The response must reproduce exactly every line of the material below holding the word "before".

Records supplied:
───

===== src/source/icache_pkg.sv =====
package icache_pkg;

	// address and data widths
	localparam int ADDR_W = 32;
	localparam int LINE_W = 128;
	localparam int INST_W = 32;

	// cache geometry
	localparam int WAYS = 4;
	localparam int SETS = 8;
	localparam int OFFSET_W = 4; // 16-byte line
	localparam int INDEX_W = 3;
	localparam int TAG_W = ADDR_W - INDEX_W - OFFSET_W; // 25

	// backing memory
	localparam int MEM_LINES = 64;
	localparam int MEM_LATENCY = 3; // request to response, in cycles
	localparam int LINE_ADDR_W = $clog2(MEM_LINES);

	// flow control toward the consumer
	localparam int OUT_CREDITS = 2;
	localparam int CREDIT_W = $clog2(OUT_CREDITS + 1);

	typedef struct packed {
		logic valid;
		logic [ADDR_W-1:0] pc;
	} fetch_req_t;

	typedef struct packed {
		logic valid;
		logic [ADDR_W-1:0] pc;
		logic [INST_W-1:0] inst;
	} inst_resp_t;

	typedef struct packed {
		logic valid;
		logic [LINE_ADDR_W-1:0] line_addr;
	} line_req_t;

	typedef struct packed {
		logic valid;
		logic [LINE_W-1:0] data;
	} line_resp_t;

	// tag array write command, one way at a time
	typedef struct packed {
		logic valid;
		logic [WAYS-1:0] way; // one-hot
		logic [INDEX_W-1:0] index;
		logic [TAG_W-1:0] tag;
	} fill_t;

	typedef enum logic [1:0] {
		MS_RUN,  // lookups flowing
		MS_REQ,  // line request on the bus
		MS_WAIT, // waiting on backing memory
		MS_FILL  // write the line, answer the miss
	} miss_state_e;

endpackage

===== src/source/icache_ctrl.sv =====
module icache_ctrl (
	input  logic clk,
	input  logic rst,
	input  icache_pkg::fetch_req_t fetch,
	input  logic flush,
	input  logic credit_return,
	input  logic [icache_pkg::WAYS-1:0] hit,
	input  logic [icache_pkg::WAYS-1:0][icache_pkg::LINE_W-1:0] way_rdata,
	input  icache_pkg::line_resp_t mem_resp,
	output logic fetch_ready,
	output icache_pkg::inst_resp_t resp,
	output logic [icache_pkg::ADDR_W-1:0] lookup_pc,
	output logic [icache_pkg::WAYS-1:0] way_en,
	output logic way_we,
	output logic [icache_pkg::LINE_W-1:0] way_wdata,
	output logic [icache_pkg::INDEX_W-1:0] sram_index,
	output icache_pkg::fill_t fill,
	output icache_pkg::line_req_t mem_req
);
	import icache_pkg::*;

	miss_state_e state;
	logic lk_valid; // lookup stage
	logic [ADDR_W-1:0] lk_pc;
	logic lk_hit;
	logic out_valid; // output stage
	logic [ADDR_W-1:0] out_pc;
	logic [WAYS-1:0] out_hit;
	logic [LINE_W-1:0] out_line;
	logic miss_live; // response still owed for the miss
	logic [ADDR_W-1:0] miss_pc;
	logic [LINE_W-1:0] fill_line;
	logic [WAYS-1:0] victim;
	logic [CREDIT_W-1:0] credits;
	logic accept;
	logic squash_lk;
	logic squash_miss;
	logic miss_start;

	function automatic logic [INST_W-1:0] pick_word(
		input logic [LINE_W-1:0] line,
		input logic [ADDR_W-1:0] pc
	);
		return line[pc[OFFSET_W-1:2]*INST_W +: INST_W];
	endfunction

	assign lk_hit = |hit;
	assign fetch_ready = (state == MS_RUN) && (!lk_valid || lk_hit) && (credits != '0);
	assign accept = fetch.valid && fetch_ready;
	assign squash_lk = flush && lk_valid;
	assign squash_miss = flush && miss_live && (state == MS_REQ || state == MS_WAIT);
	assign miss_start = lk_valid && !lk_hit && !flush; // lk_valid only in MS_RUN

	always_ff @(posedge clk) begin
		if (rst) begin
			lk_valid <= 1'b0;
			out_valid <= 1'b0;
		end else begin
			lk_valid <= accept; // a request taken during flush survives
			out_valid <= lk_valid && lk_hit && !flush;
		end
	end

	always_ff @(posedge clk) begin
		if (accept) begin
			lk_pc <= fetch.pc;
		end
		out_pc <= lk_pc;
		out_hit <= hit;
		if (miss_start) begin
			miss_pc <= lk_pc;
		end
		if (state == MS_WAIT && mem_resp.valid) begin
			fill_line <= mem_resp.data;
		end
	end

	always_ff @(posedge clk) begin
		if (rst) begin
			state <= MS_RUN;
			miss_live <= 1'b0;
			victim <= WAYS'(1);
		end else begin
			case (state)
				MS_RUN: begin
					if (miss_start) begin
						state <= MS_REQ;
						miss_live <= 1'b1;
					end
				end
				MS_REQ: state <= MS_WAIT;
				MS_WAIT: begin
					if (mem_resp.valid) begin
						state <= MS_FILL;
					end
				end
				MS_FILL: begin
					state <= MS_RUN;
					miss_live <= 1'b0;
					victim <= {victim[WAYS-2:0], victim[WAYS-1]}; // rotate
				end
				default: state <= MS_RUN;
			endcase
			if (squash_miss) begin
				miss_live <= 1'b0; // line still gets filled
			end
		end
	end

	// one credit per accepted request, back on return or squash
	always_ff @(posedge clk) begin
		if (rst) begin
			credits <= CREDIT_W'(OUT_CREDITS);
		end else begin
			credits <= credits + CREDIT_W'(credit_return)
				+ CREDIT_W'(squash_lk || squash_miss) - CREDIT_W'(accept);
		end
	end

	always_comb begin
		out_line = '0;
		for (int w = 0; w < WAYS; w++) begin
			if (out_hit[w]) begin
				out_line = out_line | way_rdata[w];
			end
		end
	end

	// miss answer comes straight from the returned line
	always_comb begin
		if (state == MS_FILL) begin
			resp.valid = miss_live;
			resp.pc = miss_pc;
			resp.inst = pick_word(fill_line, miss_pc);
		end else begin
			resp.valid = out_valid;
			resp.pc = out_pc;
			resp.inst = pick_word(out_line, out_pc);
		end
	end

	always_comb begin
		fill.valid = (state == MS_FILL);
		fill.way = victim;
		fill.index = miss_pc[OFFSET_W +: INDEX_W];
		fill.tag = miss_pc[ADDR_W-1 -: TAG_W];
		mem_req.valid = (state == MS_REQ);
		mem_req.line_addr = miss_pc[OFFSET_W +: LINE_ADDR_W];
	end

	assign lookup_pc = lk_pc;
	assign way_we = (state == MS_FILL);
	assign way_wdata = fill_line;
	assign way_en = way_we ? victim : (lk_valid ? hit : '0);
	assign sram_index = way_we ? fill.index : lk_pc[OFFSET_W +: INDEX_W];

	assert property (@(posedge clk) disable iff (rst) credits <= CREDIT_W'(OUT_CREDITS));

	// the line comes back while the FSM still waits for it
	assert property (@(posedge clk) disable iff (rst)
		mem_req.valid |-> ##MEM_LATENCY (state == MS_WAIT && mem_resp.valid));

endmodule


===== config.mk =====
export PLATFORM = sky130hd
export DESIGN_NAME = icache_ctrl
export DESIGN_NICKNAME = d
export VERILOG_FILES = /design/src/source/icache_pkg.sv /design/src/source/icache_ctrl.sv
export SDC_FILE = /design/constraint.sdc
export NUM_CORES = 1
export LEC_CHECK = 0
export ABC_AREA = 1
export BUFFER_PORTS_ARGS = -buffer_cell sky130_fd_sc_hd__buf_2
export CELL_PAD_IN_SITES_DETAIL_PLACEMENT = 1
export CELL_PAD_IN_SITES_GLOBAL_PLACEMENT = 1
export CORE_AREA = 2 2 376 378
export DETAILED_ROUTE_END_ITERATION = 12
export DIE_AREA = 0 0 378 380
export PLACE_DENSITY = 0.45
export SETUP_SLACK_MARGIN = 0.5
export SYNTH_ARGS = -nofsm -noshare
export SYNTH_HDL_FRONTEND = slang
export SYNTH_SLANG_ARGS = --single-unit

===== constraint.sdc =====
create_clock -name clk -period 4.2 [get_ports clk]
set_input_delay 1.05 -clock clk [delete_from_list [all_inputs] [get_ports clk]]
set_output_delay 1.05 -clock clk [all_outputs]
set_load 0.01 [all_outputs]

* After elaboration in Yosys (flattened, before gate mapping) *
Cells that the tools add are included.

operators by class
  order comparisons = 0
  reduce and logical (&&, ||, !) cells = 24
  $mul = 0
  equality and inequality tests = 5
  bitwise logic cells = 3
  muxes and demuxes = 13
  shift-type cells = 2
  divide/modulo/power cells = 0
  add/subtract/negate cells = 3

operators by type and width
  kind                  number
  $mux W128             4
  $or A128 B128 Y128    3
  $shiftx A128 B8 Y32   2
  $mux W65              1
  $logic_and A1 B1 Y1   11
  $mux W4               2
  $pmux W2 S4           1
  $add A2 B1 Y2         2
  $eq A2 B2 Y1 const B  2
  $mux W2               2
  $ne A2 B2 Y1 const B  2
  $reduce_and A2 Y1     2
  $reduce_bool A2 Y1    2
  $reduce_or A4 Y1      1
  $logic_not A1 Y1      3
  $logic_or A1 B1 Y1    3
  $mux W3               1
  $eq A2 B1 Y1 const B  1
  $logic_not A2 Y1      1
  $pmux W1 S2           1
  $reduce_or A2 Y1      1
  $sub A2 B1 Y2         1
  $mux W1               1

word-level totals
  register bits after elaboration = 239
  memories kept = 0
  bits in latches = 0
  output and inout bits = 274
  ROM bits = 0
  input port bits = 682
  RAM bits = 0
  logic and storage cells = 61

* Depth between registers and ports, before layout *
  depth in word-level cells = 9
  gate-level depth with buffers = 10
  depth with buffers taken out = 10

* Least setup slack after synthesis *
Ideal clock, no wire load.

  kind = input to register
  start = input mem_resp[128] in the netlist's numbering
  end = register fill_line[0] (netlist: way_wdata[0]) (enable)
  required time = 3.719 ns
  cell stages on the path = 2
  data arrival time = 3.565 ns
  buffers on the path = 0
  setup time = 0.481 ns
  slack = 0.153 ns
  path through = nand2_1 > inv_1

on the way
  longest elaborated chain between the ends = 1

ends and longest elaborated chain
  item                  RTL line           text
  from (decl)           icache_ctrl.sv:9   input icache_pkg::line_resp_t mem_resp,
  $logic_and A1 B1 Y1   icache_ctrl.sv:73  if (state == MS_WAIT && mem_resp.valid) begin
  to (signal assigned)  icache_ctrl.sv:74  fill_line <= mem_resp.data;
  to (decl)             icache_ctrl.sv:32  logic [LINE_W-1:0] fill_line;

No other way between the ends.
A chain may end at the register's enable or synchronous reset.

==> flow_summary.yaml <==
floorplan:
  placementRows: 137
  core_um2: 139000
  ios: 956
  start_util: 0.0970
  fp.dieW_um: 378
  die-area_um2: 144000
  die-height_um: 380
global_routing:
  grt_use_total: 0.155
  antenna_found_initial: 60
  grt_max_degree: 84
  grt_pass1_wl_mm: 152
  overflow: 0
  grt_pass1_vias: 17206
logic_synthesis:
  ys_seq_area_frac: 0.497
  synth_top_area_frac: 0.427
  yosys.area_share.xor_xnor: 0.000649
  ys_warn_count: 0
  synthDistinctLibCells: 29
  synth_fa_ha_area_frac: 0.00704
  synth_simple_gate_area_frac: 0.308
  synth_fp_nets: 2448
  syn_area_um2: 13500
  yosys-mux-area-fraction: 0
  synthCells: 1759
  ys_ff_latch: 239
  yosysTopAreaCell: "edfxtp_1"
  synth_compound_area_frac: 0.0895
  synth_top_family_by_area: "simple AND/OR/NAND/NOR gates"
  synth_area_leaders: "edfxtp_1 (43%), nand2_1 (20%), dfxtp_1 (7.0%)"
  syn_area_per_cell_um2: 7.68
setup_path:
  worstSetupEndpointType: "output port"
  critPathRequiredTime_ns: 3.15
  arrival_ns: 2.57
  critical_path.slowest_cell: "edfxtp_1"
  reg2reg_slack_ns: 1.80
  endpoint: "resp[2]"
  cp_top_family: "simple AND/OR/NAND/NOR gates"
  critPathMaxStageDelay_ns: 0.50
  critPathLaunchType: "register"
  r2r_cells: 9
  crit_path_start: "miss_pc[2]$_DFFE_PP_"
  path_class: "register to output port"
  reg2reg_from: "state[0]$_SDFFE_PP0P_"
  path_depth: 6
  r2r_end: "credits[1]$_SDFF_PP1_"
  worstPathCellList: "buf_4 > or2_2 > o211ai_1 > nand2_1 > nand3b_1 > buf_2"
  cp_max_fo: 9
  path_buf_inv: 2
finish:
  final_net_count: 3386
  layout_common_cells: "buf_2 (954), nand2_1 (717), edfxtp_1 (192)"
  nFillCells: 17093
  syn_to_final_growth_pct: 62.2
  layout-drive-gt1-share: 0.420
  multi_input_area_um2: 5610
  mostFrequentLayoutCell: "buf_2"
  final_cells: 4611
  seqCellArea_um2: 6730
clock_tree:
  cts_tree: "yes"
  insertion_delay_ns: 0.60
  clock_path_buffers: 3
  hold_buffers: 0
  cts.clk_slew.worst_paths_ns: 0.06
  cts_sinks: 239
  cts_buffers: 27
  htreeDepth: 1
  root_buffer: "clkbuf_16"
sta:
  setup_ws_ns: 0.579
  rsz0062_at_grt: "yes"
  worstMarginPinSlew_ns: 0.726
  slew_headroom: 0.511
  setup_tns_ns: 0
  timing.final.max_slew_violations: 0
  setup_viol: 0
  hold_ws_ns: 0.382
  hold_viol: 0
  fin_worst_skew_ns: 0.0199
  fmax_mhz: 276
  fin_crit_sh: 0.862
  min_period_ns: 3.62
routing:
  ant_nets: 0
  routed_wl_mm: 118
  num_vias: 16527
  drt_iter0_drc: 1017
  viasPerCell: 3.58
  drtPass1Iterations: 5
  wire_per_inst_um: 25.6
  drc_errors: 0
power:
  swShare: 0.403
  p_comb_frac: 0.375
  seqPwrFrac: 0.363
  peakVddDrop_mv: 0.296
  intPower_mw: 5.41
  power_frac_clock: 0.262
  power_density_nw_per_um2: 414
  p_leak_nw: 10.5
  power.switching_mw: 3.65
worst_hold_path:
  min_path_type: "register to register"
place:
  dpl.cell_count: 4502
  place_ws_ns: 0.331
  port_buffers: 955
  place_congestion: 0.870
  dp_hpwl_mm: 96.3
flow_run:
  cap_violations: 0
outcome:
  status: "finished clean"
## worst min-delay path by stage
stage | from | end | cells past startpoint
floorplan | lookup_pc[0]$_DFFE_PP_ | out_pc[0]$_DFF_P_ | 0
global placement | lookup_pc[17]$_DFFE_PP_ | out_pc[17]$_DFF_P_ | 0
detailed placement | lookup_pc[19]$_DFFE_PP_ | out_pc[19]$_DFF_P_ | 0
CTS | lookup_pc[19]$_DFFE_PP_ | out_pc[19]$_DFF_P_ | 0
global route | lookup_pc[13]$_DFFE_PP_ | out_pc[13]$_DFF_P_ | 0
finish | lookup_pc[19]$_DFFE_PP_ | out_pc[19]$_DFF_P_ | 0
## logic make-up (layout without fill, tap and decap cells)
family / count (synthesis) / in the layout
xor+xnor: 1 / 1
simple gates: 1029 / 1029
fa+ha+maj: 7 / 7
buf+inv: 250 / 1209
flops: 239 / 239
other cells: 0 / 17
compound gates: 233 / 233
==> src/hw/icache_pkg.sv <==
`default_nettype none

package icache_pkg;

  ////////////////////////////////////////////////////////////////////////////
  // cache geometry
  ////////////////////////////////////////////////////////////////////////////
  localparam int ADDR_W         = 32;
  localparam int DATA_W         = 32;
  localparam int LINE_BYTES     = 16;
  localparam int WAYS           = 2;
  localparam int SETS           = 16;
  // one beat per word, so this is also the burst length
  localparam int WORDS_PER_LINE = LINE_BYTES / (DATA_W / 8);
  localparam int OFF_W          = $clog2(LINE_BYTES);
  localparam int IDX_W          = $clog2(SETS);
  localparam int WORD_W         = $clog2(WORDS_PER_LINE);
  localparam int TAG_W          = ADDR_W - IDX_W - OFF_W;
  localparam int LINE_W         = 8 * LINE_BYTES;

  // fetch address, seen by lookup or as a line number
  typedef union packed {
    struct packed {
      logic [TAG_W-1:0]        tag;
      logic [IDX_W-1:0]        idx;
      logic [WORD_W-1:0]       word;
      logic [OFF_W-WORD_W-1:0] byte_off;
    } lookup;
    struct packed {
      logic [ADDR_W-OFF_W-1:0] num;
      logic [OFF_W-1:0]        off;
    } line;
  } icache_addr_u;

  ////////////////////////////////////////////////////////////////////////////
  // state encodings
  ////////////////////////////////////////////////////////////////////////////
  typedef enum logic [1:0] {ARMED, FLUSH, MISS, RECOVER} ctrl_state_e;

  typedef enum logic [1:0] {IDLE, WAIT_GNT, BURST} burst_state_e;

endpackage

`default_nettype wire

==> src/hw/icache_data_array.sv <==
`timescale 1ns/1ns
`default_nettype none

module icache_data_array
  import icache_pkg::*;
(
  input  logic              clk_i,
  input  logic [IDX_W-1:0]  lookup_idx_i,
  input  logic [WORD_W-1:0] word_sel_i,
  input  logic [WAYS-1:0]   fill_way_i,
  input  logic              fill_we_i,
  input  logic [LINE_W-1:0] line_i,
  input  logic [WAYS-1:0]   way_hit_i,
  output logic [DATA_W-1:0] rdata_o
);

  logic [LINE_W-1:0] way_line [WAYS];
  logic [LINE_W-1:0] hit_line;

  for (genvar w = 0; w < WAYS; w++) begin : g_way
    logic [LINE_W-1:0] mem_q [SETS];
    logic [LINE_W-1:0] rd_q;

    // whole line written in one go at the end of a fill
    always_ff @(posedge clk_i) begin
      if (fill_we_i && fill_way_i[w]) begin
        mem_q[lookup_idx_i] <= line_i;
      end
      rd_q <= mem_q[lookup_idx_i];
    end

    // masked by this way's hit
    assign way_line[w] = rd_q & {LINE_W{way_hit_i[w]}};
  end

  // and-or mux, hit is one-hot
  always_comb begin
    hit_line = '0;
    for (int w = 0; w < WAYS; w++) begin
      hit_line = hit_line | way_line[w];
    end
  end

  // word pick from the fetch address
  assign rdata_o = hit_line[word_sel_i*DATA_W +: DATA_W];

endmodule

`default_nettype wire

───

Answer to this problem:
* After elaboration in Yosys (flattened, before gate mapping) *
* Depth between registers and ports, before layout *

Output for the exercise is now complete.